WHAT NEEDS TO BE DONE:
When a line in the data below includes "nets", pick it out and copy it.
----- DATA EXCERPTS
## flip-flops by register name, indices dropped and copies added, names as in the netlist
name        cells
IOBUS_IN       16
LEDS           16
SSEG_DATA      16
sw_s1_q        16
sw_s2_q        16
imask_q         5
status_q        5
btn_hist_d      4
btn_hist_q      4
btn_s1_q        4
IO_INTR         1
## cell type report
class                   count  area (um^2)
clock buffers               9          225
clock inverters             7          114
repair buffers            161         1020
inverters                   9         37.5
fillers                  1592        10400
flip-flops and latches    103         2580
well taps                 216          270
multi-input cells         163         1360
<file path="src/rtl/parking_occupancy_ctrl.sv">
// Car park occupancy tracker that drives an external 4-bit adder/subtractor and the entry/exit gates.
// Define PARK_DEBOUNCE_EN to build per-sensor debounce filters after the synchronizers.
module parking_occupancy_ctrl #(
  parameter int CAPACITY        = 15,
  parameter int GATE_CYCLES     = 8,
  parameter int DEBOUNCE_CYCLES = 4
) (
  input  logic       clk,
  input  logic       reset,
  input  logic       entry_sensor,
  input  logic       exit_sensor,
  output logic       add_sub_s,
  output logic [3:0] add_a,
  output logic [3:0] add_b,
  input  logic [4:0] add_sum,
  output logic [3:0] count,
  output logic       full,
  output logic       empty,
  output logic       gate_in_open,
  output logic       gate_out_open,
  output logic       reject,
  output logic       missed
);

  localparam logic [3:0]    CAP       = 4'(CAPACITY);
  localparam int            GW        = (GATE_CYCLES > 1) ? $clog2(GATE_CYCLES) : 1;
  localparam logic [GW-1:0] GATE_LAST = GW'(GATE_CYCLES - 1);

  typedef enum logic [1:0] {ST_IDLE, ST_ISSUE, ST_COMMIT, ST_GATE} state_t;
  typedef enum logic [1:0] {OP_ADD, OP_SUB, OP_NET, OP_REJ} op_t;

  logic [1:0]    r_entrySync;
  logic [1:0]    r_exitSync;
  logic [1:0]    w_level;
  logic [1:0]    w_clean;
  logic [1:0]    r_prevClean;
  logic [1:0]    w_edge;
  logic          r_pendIn;
  logic          r_pendOut;
  logic          w_take;
  state_t        r_state;
  state_t        w_nextState;
  op_t           r_op;
  op_t           w_decOp;
  logic [3:0]    r_count;
  logic [3:0]    r_sumLatched;
  logic [GW-1:0] r_gateCnt;

  // Out-of-range configurations leave this marker block in the elaborated hierarchy.
  if (CAPACITY < 1 || CAPACITY > 15 || GATE_CYCLES < 1 || DEBOUNCE_CYCLES < 1) begin : g_invalidParams
  end

  always_ff @(posedge clk or posedge reset) begin
    if (reset) begin
      r_entrySync <= '0;
      r_exitSync  <= '0;
    end else begin
      r_entrySync <= {r_entrySync[0], entry_sensor};
      r_exitSync  <= {r_exitSync[0], exit_sensor};
    end
  end

  // Bit 0 carries the entry direction, bit 1 the exit direction.
  assign w_level = {r_exitSync[1], r_entrySync[1]};

`ifdef PARK_DEBOUNCE_EN
  localparam int             DBW     = $clog2(DEBOUNCE_CYCLES + 1);
  localparam logic [DBW-1:0] DB_LAST = DBW'(DEBOUNCE_CYCLES - 1);

  logic [1:0]     r_stable;
  logic [DBW-1:0] r_dbCnt [2];

  // A new level is accepted only after it has differed from the stable level for DEBOUNCE_CYCLES clocks in a row.
  always_ff @(posedge clk or posedge reset) begin
    if (reset) begin
      r_stable   <= '0;
      r_dbCnt[0] <= '0;
      r_dbCnt[1] <= '0;
    end else begin
      for (int i = 0; i < 2; i++) begin
        if (w_level[i] == r_stable[i]) begin
          r_dbCnt[i] <= '0;
        end else if (r_dbCnt[i] == DB_LAST) begin
          r_stable[i] <= w_level[i];
          r_dbCnt[i]  <= '0;
        end else begin
          r_dbCnt[i] <= r_dbCnt[i] + 1'b1;
        end
      end
    end
  end

  assign w_clean = r_stable;
`else
  assign w_clean = w_level;
`endif

  assign w_edge = w_clean & ~r_prevClean;
  assign missed = (w_edge[0] & r_pendIn) | (w_edge[1] & r_pendOut);
  assign w_take = (r_state == ST_IDLE) && (r_pendIn || r_pendOut);

  assign count = r_count;
  assign add_a = r_count;
  assign full  = (r_count == CAP);
  assign empty = (r_count == 4'd0);

  // Simultaneous requests cancel out, even at the capacity limits.
  always_comb begin
    w_decOp = OP_NET;
    if (r_pendIn && !r_pendOut) begin
      w_decOp = full ? OP_REJ : OP_ADD;
    end else if (r_pendOut && !r_pendIn) begin
      w_decOp = empty ? OP_REJ : OP_SUB;
    end
  end

  always_ff @(posedge clk or posedge reset) begin
    if (reset) begin
      r_state <= ST_IDLE;
    end else begin
      r_state <= w_nextState;
    end
  end

  always_comb begin
    w_nextState   = r_state;
    add_sub_s     = 1'b0;
    add_b         = 4'd0;
    reject        = 1'b0;
    gate_in_open  = 1'b0;
    gate_out_open = 1'b0;
    unique case (r_state)
      ST_IDLE: begin
        if (r_pendIn || r_pendOut) begin
          w_nextState = ST_ISSUE;
        end
      end
      ST_ISSUE: begin
        w_nextState = ST_COMMIT;
        add_sub_s   = (r_op == OP_SUB);
        add_b       = (r_op == OP_ADD || r_op == OP_SUB) ? 4'd1 : 4'd0;
        reject      = (r_op == OP_REJ);
      end
      ST_COMMIT: begin
        w_nextState = (r_op == OP_REJ) ? ST_IDLE : ST_GATE;
      end
      ST_GATE: begin
        gate_in_open  = (r_op == OP_ADD || r_op == OP_NET);
        gate_out_open = (r_op == OP_SUB || r_op == OP_NET);
        if (r_gateCnt == GATE_LAST) begin
          w_nextState = ST_IDLE;
        end
      end
      default: w_nextState = ST_IDLE;
    endcase
  end

  // The adder result is captured while B is applied in ISSUE and written to the count in COMMIT.
  always_ff @(posedge clk or posedge reset) begin
    if (reset) begin
      r_prevClean  <= '0;
      r_pendIn     <= 1'b0;
      r_pendOut    <= 1'b0;
      r_op         <= OP_ADD;
      r_count      <= 4'd0;
      r_sumLatched <= 4'd0;
      r_gateCnt    <= '0;
    end else begin
      r_prevClean <= w_clean;
      r_pendIn    <= (r_pendIn & ~w_take) | (w_edge[0] & ~r_pendIn);
      r_pendOut   <= (r_pendOut & ~w_take) | (w_edge[1] & ~r_pendOut);
      if (w_take) begin
        r_op <= w_decOp;
      end
      if (r_state == ST_ISSUE) begin
        r_sumLatched <= add_sum[3:0];
      end
      if (r_state == ST_COMMIT) begin
        r_count <= r_sumLatched;
      end
      if (r_state == ST_GATE) begin
        r_gateCnt <= r_gateCnt + 1'b1;
      end else begin
        r_gateCnt <= '0;
      end
    end
  end

  assert property (@(posedge clk) disable iff (reset)
    (r_state == ST_ISSUE && r_op == OP_SUB) |-> add_sum[4]);
  assert property (@(posedge clk) disable iff (reset)
    (r_state == ST_ISSUE && r_op == OP_ADD) |-> !add_sum[4]);

endmodule

</file>
<file path="config.mk">
export PLATFORM = sky130hd
export DESIGN_NAME = parking_occupancy_ctrl
export DESIGN_NICKNAME = d
export VERILOG_FILES = /design/src/rtl/parking_occupancy_ctrl.sv
export SDC_FILE = /design/constraint.sdc
export NUM_CORES = 1
export LEC_CHECK = 0
export ABC_AREA = 0
export CAP_MARGIN = 15
export CORE_MARGIN = 2
export CORE_UTILIZATION = 40
export CTS_BUF_LIST = sky130_fd_sc_hd__clkbuf_8
export DETAILED_ROUTE_END_ITERATION = 8
export DONT_BUFFER_PORTS = 1
export REMOVE_ABC_BUFFERS = 1
export SETUP_SLACK_MARGIN = 0.05
export SYNTH_ARGS = -nofsm -noshare
export SYNTH_HDL_FRONTEND = slang
export SYNTH_SLANG_ARGS = --single-unit
export TNS_END_PERCENT = 5
</file>
<file path="constraint.sdc">
create_clock -name clk -period 1.1 [get_ports clk]
set_clock_uncertainty 0.1 [all_clocks]
set_input_delay 0 -clock clk [delete_from_list [all_inputs] [get_ports clk]]
set_output_delay 0 -clock clk [all_outputs]
set_load 0.03 [all_outputs]
</file>
* Word level (Yosys, flattened, before mapping) *
Cells that the tools add are included.

word-level totals
  bits in latches = 0
  memory bits (writable) = 0
  memories = 0
  word-level logic and storage cells = 63
  flip-flop bits (word level) = 23
  bits in read-only memories = 0
  input port bits = 9
  output and inout bits = 19

operators by class
  equal/unequal tests = 10
  $mul = 0
  divide/modulo/power cells = 0
  order comparisons = 0
  reductions and logical operators = 13
  mux-type cells = 15
  $add $sub $neg = 1
  bitwise logic cells = 14
  shift-type cells = 0

operators by type and width
  operator               count
  $mux W2                7
  $eq A2 B2 Y1 const B   4
  $pmux W2 S4            1
  $and A1 B1 Y1          6
  $mux W1                6
  $eq A2 B1 Y1 const B   2
  $eq A4 B4 Y1 const B   1
  $logic_not A2 Y1       2
  $logic_not A4 Y1       1
  $logic_or A1 B1 Y1     4
  $add A3 B1 Y3 const B  1
  $eq A3 B3 Y1 const B   1
  $logic_and A1 B1 Y1    3
  $mux W3                1
  $not A1 Y1             3
  $or A1 B1 Y1           3
  $and A2 B2 Y2          1
  $logic_not A1 Y1       2
  $ne A2 B1 Y1 const B   1
  $ne A2 B2 Y1 const B   1
  $not A2 Y2             1
  $reduce_and A2 Y1      1

* Longest topological paths before layout *
  word-level depth = 5
  depth in mapped cells = 4
  mapped depth without buffers = 4

* Least setup slack after synthesis *
OpenSTA, ideal clock, no wires.

  path type = register -> register
  start = register r_count[1], in the netlist add_a[1]
  end = register r_op[1]
  cell stages (with the launch flop) = 4
  data arrival time = 1350 ps
  period minus slack after synthesis = 1530 ps
  data required time = 920 ps
  library setup time = 80 ps
  slack = -430 ps
  buffers on the path = 0
  cells stage by stage = dfrtp_1 > nor4_4 > nor4b_2 > nor3_2

between the ends
  cells in the longest elaborated chain, start to end = 4
  elaborated cells on any way between the ends = 6
  those cells by class = eq/ne: 1; mux: 4; reduce/logical: 1

ends and longest elaborated chain
  what                      RTL line  text
  start: declaration        45        logic [3:0] r_count;
  start signal: assignment  179       r_count <= r_sumLatched;
  $logic_not A4 Y1          105       assign empty = (r_count == 4'd0);
  via empty                 18        output logic empty,
  $mux W2                   113       w_decOp = empty ? OP_REJ : OP_SUB;
  $mux W2                   112       end else if (r_pendOut && !r_pendIn) begin
  $mux W2                   110       if (r_pendIn && !r_pendOut) begin
  end signal: assignment    173       r_op <= w_decOp;
  end: declaration          43        op_t r_op;

The timed path passes the listed nets, and every way through them passes these cells.
A chain may end at the register's enable or synchronous reset.

* Worst setup path after layout *
  start = register r_op[0]
  end = output port reject

between the ends
  cells in the longest elaborated chain, start to end = 2

ends and longest elaborated chain
  what              RTL line  text
  $eq A2 B2 Y1      142       reject = (r_op == OP_REJ);
  $mux W1           132       unique case (r_state)
  end: declaration  21        output logic reject,

No other way between the ends.

==> out/results.txt <==
Largest family of logic cells by synthesized area - simple AND/OR/NAND/NOR gates
Cell variety after synth - 25
Cell Area, Synth - 1100 µm²
Fraction of layout cells with a size suffix above 1 - 46.2%
Status - complete, but fails checks
Crit Reg-Reg Startpoint - r_state[1]$_DFFE_PP0P_
Failing checks - setup timing
Crit-path cells - buf_4 > ha_2 > and2_1 > buf_6
Total number of vias - 793
DR pass1 iterations - 2
Synth warnings - 0
Design Area, Final - 1570 µm²
Hold Crit Class - in2async
Synth-to-layout area growth - 42.6%
RSZ-0062 raised after global routing - true
Fill cell count - 222
Gr usage total - 14.7%
Seq/Total Area, Yosys - 52.4%
Most frequent cells in the layout - dfrtp_1 (22), buf_4 (16), nand2_1 (13), buf_6 (12), dlygate4sd3_1 (7)
Hpwl dp - 1.43 mm
GR Overflow Total - 0
CP max FO - 3
CTS sink count - 23
Via-to-Cell Ratio - 4.87
Clock buffer depth - 2
Final setup viols - 23
Post-Route WL - 2.14 mm
Cell family with most CP delay - flip-flops
Die Span X - 56.4 µm
DRC - 0
Port Buffers - 0
DR WL/cell - 13.1 µm
Post-Synth XOR/XNOR Area - 0%
R2r setup slk - -0.13 ns
Max Slew Vio Count - 0
Pleak - 0.742 nW
Critical Path Sink Type - output port
CP Launch Type - flop
IO Count - 28
Crit path DAT - 1.27 ns
Vias in the first global route - 794
ANT nets after route - 0
Antenna violations before repair - 0
CP max-delay cell - dfrtp_1
PwrDens - 2900 nW/µm²
Placed instance area - 1270 µm²
Die area - 3180 µm²
DRT iter0 DRCs - 3
Post-layout net count - 148
Std-Cell Rows - 19
Yosys reg bits - 23
Multiplexer share of the synthesized area - 5.47%
Peak supply drop - 1750 µV
Post-Synth Adder-Cell Area - 6.83%
Syn Area/Cell - 11.2 µm²
CP required - 1.00 ns
Ranking of synthesized cells by area - dfrtp_1 (52%), ha_1 (6.8%), buf_4 (5.5%)
Clock transition at path regs - 0.08 ns
Commonest non-fill, non-tap cell in the layout - dfrtp_1
Dominant cell type by area after synthesis - dfrtp_1
Yosys top cell area share - 52.4%
Area share of and/or/nand/nor cells after synthesis - 20.3%
CTS tree - built
Worst setup startpoint - r_op[0]$_DFFE_PP0N_
Largest net degree at the start of global routing - 24
Worst setup margin - -0.270 ns
Gate Count Post-Synth - 98
Minimum clock period - 1.37 ns
Sum Neg Setup Slack - -3.34 ns
Diodes inserted - 0
FMAX - 730 MHz
CTS buffer count - 3
Compound-Gate Fraction of Synth Area - 6.26%
Placer Congestion - 0.754
Crit share post-route - 125%
Crit-path max cell delay - 0.41 ns
Critical path buffers and inverters - 2
Core area - 2690 µm²
Global-route wire length before repair - 3.59 mm
Final core occ - 58.3%
Max Cap Viol - 0
Initial Util - 40.9%
Die span in y - 56.4 µm
Number of H-tree levels - 1
Clock root cell - clkbuf_8
Critical path class - reg2out
Insertion delay to the later sink of the worst-skew pair - 0.26 ns
Final Hold Vio Count - 0
==> logic make-up (layout without fill, tap and decap cells) <==
family | count (synthesis) | count (layout)
flip-flops | 23 | 23
AND/OR/NAND/NOR | 36 | 36
adder cells (fa/ha/maj) | 6 | 6
AO/OA/AOI/OAI | 12 | 12
buffers and inverters | 16 | 48
other | 1 | 3
multiplexers | 4 | 4
==> layer usage <==
metal / vias up / GRT usage [%] / routed length [µm]
met2: 17 / 23.5 / 1050
met3: 4 / 5.53 / 90
met4: 0 / 4.08 / 21
met1: 392 / 18.7 / 976
li1: 380 / - / -
met5: - / 0 / 0
==> worst min-delay path, delay by kind of cell <==
kind / cells / cell delay, ns
buffers and inverters: 3 / 0.86
==> metrics by stage <==
step | setup WS [ns] | total power [mW] | std cells | hold slack [ns]
2_1_floorplan | -0.565 | 2.69 | 90 | -0.0981
6_report | -0.270 | 4.54 | 163 | 0.111
4_1_cts | -0.268 | 4.33 | 160 | 0.112
3_3_place_gp | -0.101 | 3.40 | 146 | -0.157
5_1_grt | -0.332 | 4.87 | 163 | 0.145
3_5_place_dp | -0.138 | 3.47 | 146 | -0.152
==> timing repair <==
item | CTS | global route
resized for setup | 23 | 14
pin swaps | 9 | 2
buffers inserted | 3 | 3
hold buffers | 7 | 0
setup endpoints to repair | 29 | 33
endpoints found under the hold margin | 29 | 0
==> cell usage after synthesis <==
library cell and instances:
dfrtp_1 23, nand2_1 14, buf_4 8, ha_1 6, inv_1 6, nand2b_1 5
mux2_4 4, nor2_1 4, o21ai_0 4, a21oi_1 3, and3_1 3, a31oi_1 2
and2_1 2, buf_2 2, nor4b_2 2, a22oi_1 1, and2b_1 1, and4_4 1
conb_1 1, nor2b_1 1, nor3_2 1, nor4_4 1, o21a_1 1, o22ai_1 1
or2_2 1
==> final cells by class <==
cell class | instances | area [µm²] | area share (%)
Clock inverter | 1 | 7.51 | 0.479
Clock buffer | 3 | 41.3 | 2.64
Multi-Input combinational cell | 61 | 494 | 31.5
Sequential cell | 23 | 577 | 36.8
Inverter | 6 | 22.5 | 1.44
Timing Repair Buffer | 38 | 385 | 24.6
Tap cell | 31 | 38.8 | 2.48
==> worst paths after layout <==
| kind | to | cells after the start |
|---|---|---|
| worst min-delay path | r_exitSync[1]$_DFF_PP0_ | 3 |
| worst min register to register | r_entrySync[1]$_DFF_PP0_ | 0 |
| worst max register to register | add_a[2]$_DFFE_PP0N_ | 5 |
| worst max-delay path | reject | 4 |
| max in group asynchronous | add_a[0]$_DFFE_PP0N_ | 3 |
| min in group clk | r_exitSync[0]$_DFF_PP0_ | 1 |
==> state kept, by name, summed over array words and instances (netlist names), 2 cells and up <==
register      count
add_a             4
r_gateCnt         3
r_prevClean       2
r_state           2
r_op              2
r_exitSync        2
r_entrySync       2
r_sumLatched      4
==> report_power, final <==
group | switching (mW) | total, mW | leakage [nW] | internal [mW]
Clock | 0.251 | 0.507 | 0.0217 | 0.255
Sequential | 0.261 | 1.41 | 0.266 | 1.15
Combinational | 1.34 | 2.62 | 0.454 | 1.28
(Power assumes the default switching activity.)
----------
COMPLETED TASK:
The timed path passes the listed nets, and every way through them passes these cells.
ANT nets after route - 0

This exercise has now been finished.